L'invasion russe et la position du Patriarcat de Moscou, qui s'est rangé du côté de l'État, ont mis en grande difficulté l'Église ukrainienne, traditionnellement liée à Moscou. Cette dernière, bien qu'autonome depuis 1990, est accusée d'être au service de Moscou. Son chef, le métropolite Onuphre, a demandé à M. Poutine, au début de l'invasion, "d'arrêter immédiatement la guerre fratricide". Cette Eglise a condamné la guerre et la politique du Patriarcat russe, affirmant son indépendance. Depuis le début de la guerre, environ 250 paroisses sur 8 500 sont passées à l'Église autocéphale. Mais l'Église ukrainienne (ex-russe) reste la plus grande communauté chrétienne du pays. Même si elle est traversée par des divisions et souvent attaquée dans les médias et sur les réseaux sociaux.

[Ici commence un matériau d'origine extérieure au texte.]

[config.mk]
export PLATFORM = sky130hd
export DESIGN_NAME = audio_sample_axi_slave
export DESIGN_NICKNAME = d
export VERILOG_FILES = /design/src/rtl/audio_axi_pkg.sv /design/src/rtl/audio_sample_fifo.sv /design/src/rtl/audio_sample_axi_slave.sv
export SDC_FILE = /design/constraint.sdc
export NUM_CORES = 1
export LEC_CHECK = 0
export ABC_CLOCK_PERIOD_IN_PS = 9000
export CAP_MARGIN = 20
export CORE_MARGIN = 2
export CORE_UTILIZATION = 50
export CTS_CLUSTER_DIAMETER = 120
export CTS_CLUSTER_SIZE = 30
export DETAILED_ROUTE_END_ITERATION = 8
export GPL_ROUTABILITY_DRIVEN = 0
export HOLD_SLACK_MARGIN = 0.1
export PLACE_DENSITY = 0.69
export REMOVE_ABC_BUFFERS = 1
export SETUP_SLACK_MARGIN = 0.2
export SLEW_MARGIN = 25
export SYNTH_ARGS = -nofsm -noshare
export SYNTH_HDL_FRONTEND = slang
export SYNTH_SLANG_ARGS = --single-unit
[constraint.sdc]
create_clock -name s00_axi_aclk -period 9 [get_ports s00_axi_aclk]
set_clock_uncertainty 0.15 [all_clocks]
set_input_delay 1.8 -clock s00_axi_aclk [delete_from_list [all_inputs] [get_ports s00_axi_aclk]]
set_output_delay 1.8 -clock s00_axi_aclk [all_outputs]
set_load 0.01 [all_outputs]
[src/rtl/audio_axi_pkg.sv]
// Shared register map, bit positions, response codes and FSM encodings
// for the audio sample AXI4-Lite slave.
package audio_axi_pkg;

  localparam logic [1:0] REG_ID     = 2'd0;
  localparam logic [1:0] REG_CTRL   = 2'd1;
  localparam logic [1:0] REG_STATUS = 2'd2;
  localparam logic [1:0] REG_DATA   = 2'd3;

  localparam int CTRL_ENABLE_BIT   = 0;
  localparam int CTRL_FLUSH_BIT    = 1;
  localparam int CTRL_THRESH_LSB   = 8;
  localparam int STATUS_EMPTY_BIT  = 16;
  localparam int STATUS_FULL_BIT   = 17;
  localparam int STATUS_OVF_BIT    = 18;
  localparam int STATUS_UNF_BIT    = 19;

  localparam logic [1:0] RESP_OKAY = 2'b00;

  typedef enum logic {R_IDLE = 1'b0, R_RESP = 1'b1} rd_state_t;
  typedef enum logic {W_IDLE = 1'b0, W_RESP = 1'b1} wr_state_t;

  function automatic logic [31:0] build_status(input logic [8:0] level,
                                               input logic empty,
                                               input logic full,
                                               input logic overflow,
                                               input logic underflow);
    logic [31:0] word;
    word = 32'd0;
    word[8:0] = level;
    word[STATUS_EMPTY_BIT] = empty;
    word[STATUS_FULL_BIT]  = full;
    word[STATUS_OVF_BIT]   = overflow;
    word[STATUS_UNF_BIT]   = underflow;
    return word;
  endfunction

endpackage

[src/rtl/audio_sample_fifo.sv]
// Synchronous sample FIFO with extra-MSB pointers; head is visible on dout
// so the register read path can capture it in the pop cycle.
module audio_sample_fifo #(
  parameter int WIDTH = 24,
  parameter int DEPTH = 16,
  localparam int AW   = $clog2(DEPTH)
) (
  input  logic             clk,
  input  logic             rst_n,
  input  logic             push,
  input  logic             pop,
  input  logic             flush,
  input  logic [WIDTH-1:0] din,
  output logic [WIDTH-1:0] dout,
  output logic [AW:0]      level,
  output logic             empty,
  output logic             full
);

  logic [AW:0]      wr_ptr_reg;
  logic [AW:0]      rd_ptr_reg;
  logic [WIDTH-1:0] mem [DEPTH];
  logic             push_ok;
  logic             pop_ok;

  assign empty = (wr_ptr_reg == rd_ptr_reg);
  assign full  = (wr_ptr_reg[AW] != rd_ptr_reg[AW]) &&
                 (wr_ptr_reg[AW-1:0] == rd_ptr_reg[AW-1:0]);
  assign level = wr_ptr_reg - rd_ptr_reg;

  // A simultaneous pop frees the slot a push into a full FIFO needs.
  assign pop_ok  = pop & ~empty;
  assign push_ok = push & (~full | pop_ok);

  always_ff @(posedge clk or negedge rst_n) begin
    if (!rst_n) begin
      wr_ptr_reg <= '0;
      rd_ptr_reg <= '0;
    end else if (flush) begin
      wr_ptr_reg <= '0;
      rd_ptr_reg <= '0;
    end else begin
      if (push_ok) wr_ptr_reg <= wr_ptr_reg + 1'b1;
      if (pop_ok)  rd_ptr_reg <= rd_ptr_reg + 1'b1;
    end
  end

  always_ff @(posedge clk) begin
    if (push_ok && !flush) mem[wr_ptr_reg[AW-1:0]] <= din;
  end

  assign dout = mem[rd_ptr_reg[AW-1:0]];

endmodule

[src/rtl/audio_sample_axi_slave.sv]
// AXI4-Lite slave exposing a captured-audio FIFO as a pop-on-read DATA
// register, plus ID/CTRL/STATUS registers and a level-threshold interrupt.
module audio_sample_axi_slave
  import audio_axi_pkg::*;
#(
  parameter int          C_S00_AXI_DATA_WIDTH = 32,
  parameter int          C_S00_AXI_ADDR_WIDTH = 4,
  parameter int          SAMPLE_WIDTH         = 24,
  parameter int          FIFO_DEPTH           = 16,
  parameter logic [31:0] ID_VALUE             = 32'h0012_3456
) (
  input  logic                              s00_axi_aclk,
  input  logic                              s00_axi_aresetn,
  input  logic [C_S00_AXI_ADDR_WIDTH-1:0]   s00_axi_awaddr,
  input  logic [2:0]                        s00_axi_awprot,
  input  logic                              s00_axi_awvalid,
  output logic                              s00_axi_awready,
  input  logic [C_S00_AXI_DATA_WIDTH-1:0]   s00_axi_wdata,
  input  logic [C_S00_AXI_DATA_WIDTH/8-1:0] s00_axi_wstrb,
  input  logic                              s00_axi_wvalid,
  output logic                              s00_axi_wready,
  output logic [1:0]                        s00_axi_bresp,
  output logic                              s00_axi_bvalid,
  input  logic                              s00_axi_bready,
  input  logic [C_S00_AXI_ADDR_WIDTH-1:0]   s00_axi_araddr,
  input  logic [2:0]                        s00_axi_arprot,
  input  logic                              s00_axi_arvalid,
  output logic                              s00_axi_arready,
  output logic [C_S00_AXI_DATA_WIDTH-1:0]   s00_axi_rdata,
  output logic [1:0]                        s00_axi_rresp,
  output logic                              s00_axi_rvalid,
  input  logic                              s00_axi_rready,
  input  logic                              sample_valid,
  input  logic [SAMPLE_WIDTH-1:0]           sample_data,
  output logic                              sample_ready,
  output logic                              irq
);

  localparam int AW = $clog2(FIFO_DEPTH);

  rd_state_t                 rd_state_reg;
  wr_state_t                 wr_state_reg;
  logic                      arready_reg;
  logic                      rvalid_reg;
  logic [31:0]               rdata_reg;
  logic                      awready_reg;
  logic                      wready_reg;
  logic                      bvalid_reg;

  logic                      enable_reg;
  logic [7:0]                thresh_reg;
  logic                      overflow_reg;
  logic                      underflow_reg;
  logic                      irq_reg;

  logic                      rd_hs;
  logic                      wr_hs;
  logic [1:0]                rd_idx;
  logic [1:0]                wr_idx;
  logic [31:0]               wmask;
  logic [31:0]               ctrl_word;
  logic [31:0]               ctrl_next;
  logic                      ctrl_wr;
  logic                      flush;
  logic                      overflow_clr;
  logic                      underflow_clr;
  logic                      overflow_set;
  logic                      underflow_set;
  logic                      irq_next;
  logic [31:0]               read_word;
  logic [31:0]               sample_ext;

  logic                      fifo_push;
  logic                      fifo_pop;
  logic [SAMPLE_WIDTH-1:0]   fifo_dout;
  logic [AW:0]               fifo_level;
  logic [8:0]                level_ext;
  logic                      fifo_empty;
  logic                      fifo_full;

  assign rd_idx = s00_axi_araddr[3:2];
  assign wr_idx = s00_axi_awaddr[3:2];
  assign rd_hs  = arready_reg & s00_axi_arvalid;
  assign wr_hs  = awready_reg & wready_reg & s00_axi_awvalid & s00_axi_wvalid;

  genvar gi;
  generate
    for (gi = 0; gi < 4; gi++) begin : g_wmask
      assign wmask[gi*8 +: 8] = {8{s00_axi_wstrb[gi]}};
    end
  endgenerate

  // ---------------- FIFO ----------------
  assign fifo_push = sample_valid & enable_reg;
  assign fifo_pop  = rd_hs & (rd_idx == REG_DATA) & ~fifo_empty;

  audio_sample_fifo #(
    .WIDTH (SAMPLE_WIDTH),
    .DEPTH (FIFO_DEPTH)
  ) u_fifo (
    .clk   (s00_axi_aclk),
    .rst_n (s00_axi_aresetn),
    .push  (fifo_push),
    .pop   (fifo_pop),
    .flush (flush),
    .din   (sample_data),
    .dout  (fifo_dout),
    .level (fifo_level),
    .empty (fifo_empty),
    .full  (fifo_full)
  );

  assign level_ext    = 9'(fifo_level);
  assign sample_ext   = 32'($signed(fifo_dout));
  assign sample_ready = ~fifo_full;

  // ---------------- Register decode ----------------
  assign ctrl_word = {16'd0, thresh_reg, 7'd0, enable_reg};
  assign ctrl_next = (ctrl_word & ~wmask) | (s00_axi_wdata & wmask);
  assign ctrl_wr   = wr_hs & (wr_idx == REG_CTRL);
  assign flush     = ctrl_wr & wmask[CTRL_FLUSH_BIT] & s00_axi_wdata[CTRL_FLUSH_BIT];

  assign overflow_clr  = wr_hs & (wr_idx == REG_STATUS) &
                         wmask[STATUS_OVF_BIT] & s00_axi_wdata[STATUS_OVF_BIT];
  assign underflow_clr = wr_hs & (wr_idx == REG_STATUS) &
                         wmask[STATUS_UNF_BIT] & s00_axi_wdata[STATUS_UNF_BIT];

  // A dropped sample only counts when neither a pop nor a flush makes room.
  assign overflow_set  = fifo_push & fifo_full & ~fifo_pop & ~flush;
  assign underflow_set = rd_hs & (rd_idx == REG_DATA) & fifo_empty;

  assign irq_next = (enable_reg && (thresh_reg != 8'd0) &&
                     (level_ext >= {1'b0, thresh_reg})) || overflow_reg;

  always_comb begin
    read_word = 32'd0;
    case (rd_idx)
      REG_ID:     read_word = ID_VALUE;
      REG_CTRL:   read_word = ctrl_word;
      REG_STATUS: read_word = build_status(level_ext, fifo_empty, fifo_full,
                                           overflow_reg, underflow_reg);
      REG_DATA:   read_word = fifo_empty ? 32'd0 : sample_ext;
      default:    read_word = 32'd0;
    endcase
  end

  always_ff @(posedge s00_axi_aclk or negedge s00_axi_aresetn) begin
    if (!s00_axi_aresetn) begin
      enable_reg    <= 1'b0;
      thresh_reg    <= 8'd0;
      overflow_reg  <= 1'b0;
      underflow_reg <= 1'b0;
      irq_reg       <= 1'b0;
    end else begin
      if (ctrl_wr) begin
        enable_reg <= ctrl_next[CTRL_ENABLE_BIT];
        thresh_reg <= ctrl_next[CTRL_THRESH_LSB +: 8];
      end
      // A new event in the same cycle as a W1C wins, so it is never lost.
      overflow_reg  <= overflow_set  | (overflow_reg  & ~overflow_clr);
      underflow_reg <= underflow_set | (underflow_reg & ~underflow_clr);
      irq_reg       <= irq_next;
    end
  end

  // ---------------- Read channel FSM ----------------
  always_ff @(posedge s00_axi_aclk or negedge s00_axi_aresetn) begin
    if (!s00_axi_aresetn) begin
      rd_state_reg <= R_IDLE;
      arready_reg  <= 1'b0;
      rvalid_reg   <= 1'b0;
      rdata_reg    <= 32'd0;
    end else begin
      case (rd_state_reg)
        R_IDLE: begin
          if (rd_hs) begin
            arready_reg  <= 1'b0;
            rvalid_reg   <= 1'b1;
            rdata_reg    <= read_word;
            rd_state_reg <= R_RESP;
          end else begin
            arready_reg <= 1'b1;
          end
        end
        R_RESP: begin
          if (s00_axi_rready) begin
            rvalid_reg   <= 1'b0;
            arready_reg  <= 1'b1;
            rd_state_reg <= R_IDLE;
          end
        end
        default: begin
          rd_state_reg <= R_IDLE;
          arready_reg  <= 1'b0;
          rvalid_reg   <= 1'b0;
        end
      endcase
    end
  end

  // ---------------- Write channel FSM ----------------
  always_ff @(posedge s00_axi_aclk or negedge s00_axi_aresetn) begin
    if (!s00_axi_aresetn) begin
      wr_state_reg <= W_IDLE;
      awready_reg  <= 1'b0;
      wready_reg   <= 1'b0;
      bvalid_reg   <= 1'b0;
    end else begin
      case (wr_state_reg)
        W_IDLE: begin
          if (wr_hs) begin
            awready_reg  <= 1'b0;
            wready_reg   <= 1'b0;
            bvalid_reg   <= 1'b1;
            wr_state_reg <= W_RESP;
          end else if (s00_axi_awvalid && s00_axi_wvalid && !bvalid_reg && !awready_reg) begin
            awready_reg <= 1'b1;
            wready_reg  <= 1'b1;
          end else begin
            awready_reg <= 1'b0;
            wready_reg  <= 1'b0;
          end
        end
        W_RESP: begin
          if (s00_axi_bready) begin
            bvalid_reg   <= 1'b0;
            wr_state_reg <= W_IDLE;
          end
        end
        default: begin
          wr_state_reg <= W_IDLE;
          awready_reg  <= 1'b0;
          wready_reg   <= 1'b0;
          bvalid_reg   <= 1'b0;
        end
      endcase
    end
  end

  assign s00_axi_arready = arready_reg;
  assign s00_axi_rvalid  = rvalid_reg;
  assign s00_axi_rdata   = rdata_reg;
  assign s00_axi_rresp   = RESP_OKAY;
  assign s00_axi_awready = awready_reg;
  assign s00_axi_wready  = wready_reg;
  assign s00_axi_bvalid  = bvalid_reg;
  assign s00_axi_bresp   = RESP_OKAY;
  assign irq             = irq_reg;

  logic unused_bits;
  assign unused_bits = ^{s00_axi_awprot, s00_axi_arprot, s00_axi_awaddr[1:0],
                         s00_axi_araddr[1:0], ctrl_next[31:16], ctrl_next[7:1]};

endmodule

==> key figures <==
Detailed routing
  – Wirelength per Cell: 25.5 µm
  – Routed Antenna Nets: 0
  – DRT Wirelength: 37.6 mm
  – Via count: 8703
  – Via/cell ratio: approximately 6
  – Initial drt markers: 919
  – DRC Markers: 0
  – Drt pass-1 iters: 6

Logic synthesis
  – Count of different cell masters after synthesis: 53
  – Synth Area in Simple Gates: 4.32%
  – Ys async rst share: 11.9%
  – XOR/XNOR share of the synthesized area: less than 1%
  – Syn. warnings: 0
  – Post-Synthesis Cells: 930
  – Multiplexer share of the synthesized area: 13.5%
  – Fraction of synthesized cell area taken by the top area cell type: 66.6%
  – Yosys reg bits: 436
  – Synth top area cells: edfxtp_1 67%, mux4_2 12%, dfrtp_1 7.5%
  – Synth Area in Compound Gates: 3.84%
  – EDFF count, synth: 384
  – Synthesized cell area: 17300 µm²
  – Adder-cell share of the synthesized area: between 1 and 1.5%
  – Largest family of logic cells by synthesized area: multiplexers
  – Sequential share of the synthesized area: between 70% and 80%
  – Area leader, netlist: edfxtp_1
  – Avg Cell Area, Syn: ~19 µm²
  – Ys flop type: edfxtp_1

Timing
  – RSZ-0062 raised after global routing: false
  – Fin crit share: 58.1%
  – Tightest Pin Transition: 1.06 ns
  – Hold Vio Cnt, Final: 0
  – Max Transition Viols Final: 0
  – Final setup vio count: 0
  – Max_slew headroom: 29.4%
  – Setup TNS: 0 ns
  – Setup slack after layout: 3.77 ns
  – Max Clock Freq: about 0.19 GHz
  – Min Tclk post-route: 5.23 ns

Clocking
  – # hold bufs at CTS: 0
  – TritonCTS Buffers: 18
  – Setup repair bufs after CTS: 0
  – CTS tree: yes
  – # H-tree levels: 1
  – Clk Latency, worst-skew pair: between 0.5 and 0.6 ns
  – Clock Sinks: 436
  – Max clock buf depth: 3
  – Worst-path clk slew: around 0.10 ns
  – Post-CTS sizing: 0
  – Root Buffer: clkbuf_16

Layout
  – Area Overhead vs Synth: 11.9%
  – Share of cells above drive strength 1: 16.5%
  – # fillers: 2606
  – Post-layout nets: around 1100
  – Max FFs per register: ~380

Floorplanning
  – Site Rows: 68
  – Die Width: around 190 µm
  – Die area: 36100 µm²
  – Initial Util: around half
  – Core Region: about 34000 µm²
  – # IOs: 125
  – Die Y: 190 µm

GRT
  – Initial antenna violation count: 1
  – Largest net degree at the start of global routing: 61
  – Total GRT Usage: 21.1%
  – Number of global-route vias before repair: 8609
  – GRT Residual Overflow: 0
  – First-pass GRT wire length: 55.4 mm

Critical path
  – Startpoint type of the worst setup path: input pin
  – Crit Path Class: input pin to flop
  – CP Data Required Time: 9.04 ns
  – Worst R2R Start: u_fifo.rd_ptr_reg[3]$_DFFE_PN0P_
  – CP Launch Point: s00_axi_araddr[2]
  – CP Max Fanout: 16
  – Worst setup EP type: flop
  – Reg2reg path depth: 8
  – CP Data Arrival Time: ~5.3 ns

Power
  – Static leakage: 6.34 nW
  – Clk pwr share: between 10% and 20%
  – P_sw: approximately 1.6 mW
  – Share of total power in combinational logic: 32.1%
  – VDD IR-drop max: 0.149 mV
  – Sw Share: 30.9%
  – Sequential share of power: 48.4%
  – Power per cell area: 262 nW/µm²
  – Internal: 3.51 mW

Hold path
  – Tightest Hold Check Type: flop to flop
  – Hold_sp: s00_axi_rdata[21]$_DFFE_PN0P_
  – Hold Crit Depth: 2

Place
  – IO Port Bufs: 89
  – Detail Placement HPWL: 22.0 mm
  – Pre-CTS WS: 3.28 ns

Job
  – Max-Cap Viols: 0

Run status
  – Status: complete, no violations
-- power by group through the flow --
stage | sequential, mW | combinational (mW) | clock (mW)
4_1_cts | 2.46 | 1.65 | 1.01
3_5_place_dp | 2.51 | 1.64 | 0
3_3_place_gp | 2.50 | 1.62 | 0
6_report | 2.46 | 1.63 | 0.991
5_1_grt | 2.48 | 1.77 | 1.07
2_1_floorplan | 2.63 | 0.946 | 0
-- Yosys cell counts (8+ instances only) --
cell,n
edfxtp_1,384
mux4_2,96
nand2_1,72
dfrtp_1,52
nor2_1,51
a21oi_1,35
clkbuf_1,25
buf_4,21
o21ai_0,21
inv_1,17
ha_1,14
mux2i_1,11
a221oi_1,10
nand3_1,10
o22ai_1,10
nor3_1,8
-- final cells by class --
class,instances,area (µm²),area share (%)
multi-input combinational,420,4170,21.5
clock buffer,31,520,2.69
sequential,436,12800,66.3
antenna,1,2.50,0.0129
clock inverter,1,16.3,0.0839
inverter,18,67.6,0.349
tap,455,569,2.94
timing repair buffer,111,1190,6.15
-- final timing paths --
kind                                                     to  slack [ns]
max                             u_fifo.mem[2][21]$_DFFE_PP_        3.77
min in group asynchronous        s00_axi_bvalid$_DFFE_PN0P_        1.23
min                           s00_axi_rdata[21]$_DFFE_PN0P_        0.36
max reg2reg                     u_fifo.mem[2][21]$_DFFE_PP_        4.66
max in group asynchronous  u_fifo.rd_ptr_reg[0]$_DFFE_PN0P_        6.93
min reg2reg                   s00_axi_rdata[21]$_DFFE_PN0P_        0.36
-- critical path: stages --
cell	delay [ns]
clkdlybuf4s50_1	0.80
nand4_1	0.35
and3_1	0.31
nor3_1	0.44
nand2_1	0.33
nor3_2	0.76
buf_4	0.46
-- through the flow --
stage / utilization [%] / hold slack (ns) / area, µm² / cells / power [mW]
global route: 56.5 / 0.376 / 19400 / 1472 / 5.32
floorplan: - / 0.298 / 17000 / 874 / 3.58
global placement: 54.4 / 0.324 / 18600 / 1433 / 4.13
finish: 56.5 / 0.356 / 19400 / 1473 / 5.08
detailed placement: 54.4 / 0.332 / 18700 / 1434 / 4.14
CTS: 56.0 / 0.359 / 19200 / 1466 / 5.12
-- cell families (layout without fill, tap and decap cells) --
kind of cell,count (synthesis),after routing
DFF,436,436
and+or+nand+nor,170,170
muxes,113,113
AOI/OAI and AO/OA,106,106
buffers and inverters,77,161
adders and majority gates,15,15
xor gates and xnor gates,12,12
other,1,5
-- routing by layer --
layer	up-vias	GRT usage (%)	part of all wire, %
met5	-	0	0
met4	0	4.83	2.3
met3	45	2.73	5.5
met2	281	34.5	49
met1	4574	30.6	43
li1	3803	-	-
-- cells in the final DEF, fill, tap and decap left out, types with 6 or more instances in the layout --
master	netlist	layout
dfrtp_1	52	49
nand2_1	72	72
xor2_1	6	6
clkdlybuf4s50_1	0	88
mux2i_1	11	11
buf_16	0	7
nor2_1	51	39
nor2b_1	6	6
a22o_1	6	6
nand3_1	10	9
buf_4	21	15
o21ai_0	21	21
clkbuf_16	0	19
clkbuf_1	25	12
mux4_2	96	96
a21oi_1	35	35
o22ai_1	10	10
ha_1	14	14
xnor2_1	6	6
edfxtp_1	384	384
a221oi_1	10	10
inv_1	17	17
nor2_4	0	10
mux2_2	6	6
No activity file was read; power rests on OpenSTA's default activity.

Un projet de loi gouvernemental, qui sera débattu au parlement, interdit toute activité religieuse aux organisations ayant leur siège dans un pays ennemi. Certaines anciennes églises russes, comme la cathédrale de Lviv, ont été occupées de force, puis annexées à l'Église autocéphale par un vote des personnes réunies dans l'église. Le gouvernement a pris le monastère millénaire des Grottes de Kiev à l'Église ukrainienne (anciennement russe), mais les moines résistent.

Le pape a publiquement appelé à éviter un recours à la force. On peut se demander quel intérêt a le gouvernement à accroître les lacérations religieuses dans un pays qui souffre déjà tant de l'invasion. En cette période de Pâques, marquée par le sang de la guerre et les atrocités, l'orthodoxie se révèle une fois de plus comme une Église du peuple, capable de communiquer quelque chose de profond et de vital au peuple, dans la liturgie et dans la foi. De nombreux fidèles ne prêtent guère attention aux différentes hiérarchies en lutte. Cependant, les institutions orthodoxes sont dramatiquement secouées par les nationalismes. Toutes les Églises sont plus seules et isolées. Entre-temps, les relations panorthodoxes et l'œcuménisme traversent une grave crise. Les Églises risquent d'être prises en otage par les nations. Aucune ne peut réussir seule à se libérer et chacune doit se conformer. Les autres Églises sont également ébranlées, perplexes et parfois mises à l'écart.

En temps de guerre, comme lors de la Première Guerre mondiale, revient le rêve d'un conseil de paix chrétien.